Heraldo ha cargado nuestras maletas en el coche en un santiamén. Conduce tranquilamente bajo la bóveda estrellada entre un laberinto de calles y de avenidas oscuras y prácticamente vacías. Quedan atrás las luces del aeropuerto.
-Sí, así es. Hemos venido para conocer su país y para disfrutar de unas buenas vacaciones, que falta nos hacen.
-Me parece muy bien. Mi país les va a encantar; Cuba es… -y se engolfa en una colorida, apasionada y apasionante descripción de su tierra. Como todos los cubanos, ama con ternura a su patria y no tiene empacho alguno en hacérnoslo saber, cosa que le aplaudo. No sé de qué pie cojea, políticamente hablando, y tampoco deseo ofenderle, de manera que no le he comentado que lo que yo quiero es conocer Cuba en vida del dictador, antes de que la imparable marejada de odio que se agita en Miami devore aquel mundo supuestamente utópico cuando los demonios se lleven al Comandante a base de tirarle de la birriosa barba.
-Heraldo -le interrumpo-, discúlpeme la interrupción, pero… ¿cómo se hicieron ustedes con los carros que circulan por toda Cuba? Quiero decir, ¿cómo los eligieron? ¿alguien los fue repartiendo o…?
Me mira como si de repente se hubiera dado cuenta de que soy gilipollas, pero su educación le ayuda a disimular sus sentimientos.
-Pues no, claro que no, eso no hubiera funcionado bien, don Mariano. Cuando los yanquis se botaron de aquí, bueno, pues nos fuimos haciendo con sus carros poco a poco; según llegabas, cogías el que más te gustaba o el que estaba libre y así… luego fueron pasando de padres a hijos, ya usted sabe…-fija sus ojos claros en mi para cerciorarse de que no babeo del todo y de que he entendido su explicación, que por otra parte me esperaba.
-Ya veo. Maricón el último…
-Vaya que sí, compadre, vaya que sí… sonríe mientras sigue manejando camino del hotel.

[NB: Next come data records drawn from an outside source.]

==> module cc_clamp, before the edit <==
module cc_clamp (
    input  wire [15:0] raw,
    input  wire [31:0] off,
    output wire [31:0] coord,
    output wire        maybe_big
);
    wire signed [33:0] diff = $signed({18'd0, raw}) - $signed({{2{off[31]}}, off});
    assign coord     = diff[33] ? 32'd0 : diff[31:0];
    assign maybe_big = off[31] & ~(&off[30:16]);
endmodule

Chevrolets, Fords, Plymouths y Chryslers de todo tamaño y condición pasan traqueteando junto a nosotros, envueltos en nubes de un humo tan negro, espeso y hediondo como jamás había olido en mi vida. Me recuerda de una manera lejana a los días de mi niñez, cuando la gasolina que quemaban los coches de nuestros padres no era un producto tan refinado como el actual, pero tengo la impresión de que el combustible que consumen a raudales estos sedientos cacharros es muchísimo más tóxico que el que yo recordaba, sin duda. Casi todos ellos están aceptablemente conservados , y de vez en cuando aparece alguno personalizado con todo lujo de detalles, de cromados y de símbolos de estatus de dudoso gusto. Abundan los colores más o menos originales, de fábrica, pero de vez en cuando algún avispón rosa fucsia o morado muy nazareno, con las llantas furiosamente niqueladas, nos adelanta a toda velocidad. Está claro que los cubanos hacen ostentación de sus viejos coches como la hacen de su pasión por el sexo, el baile y el alcohol, sin cohibirse en absoluto. No es ningún secreto que los domingos muchos de ellos se dedican a la reparación y mantenimiento de estos artefactos, fabricando con paciencia e ingenio en sus casas la mayor parte de las piezas necesarias para que estas reliquias sobre ruedas sigan funcionando. La antigüedad de los carros y el embargo milenario impuesto por los Estados Unidos al comercio con la isla se han conjugado para hacer de la necesidad virtud, de manera que muchos propietarios de estos vehículos se han ido convirtiendo, con los años, en avezados mecánicos. Trafican entre ellos con las distintas piezas, siempre sobre la base del trueque y hace sus tratos como lo hacen casi todo, hablando mucho, muy deprisa y con muchos gestos de las manos y del cuerpo.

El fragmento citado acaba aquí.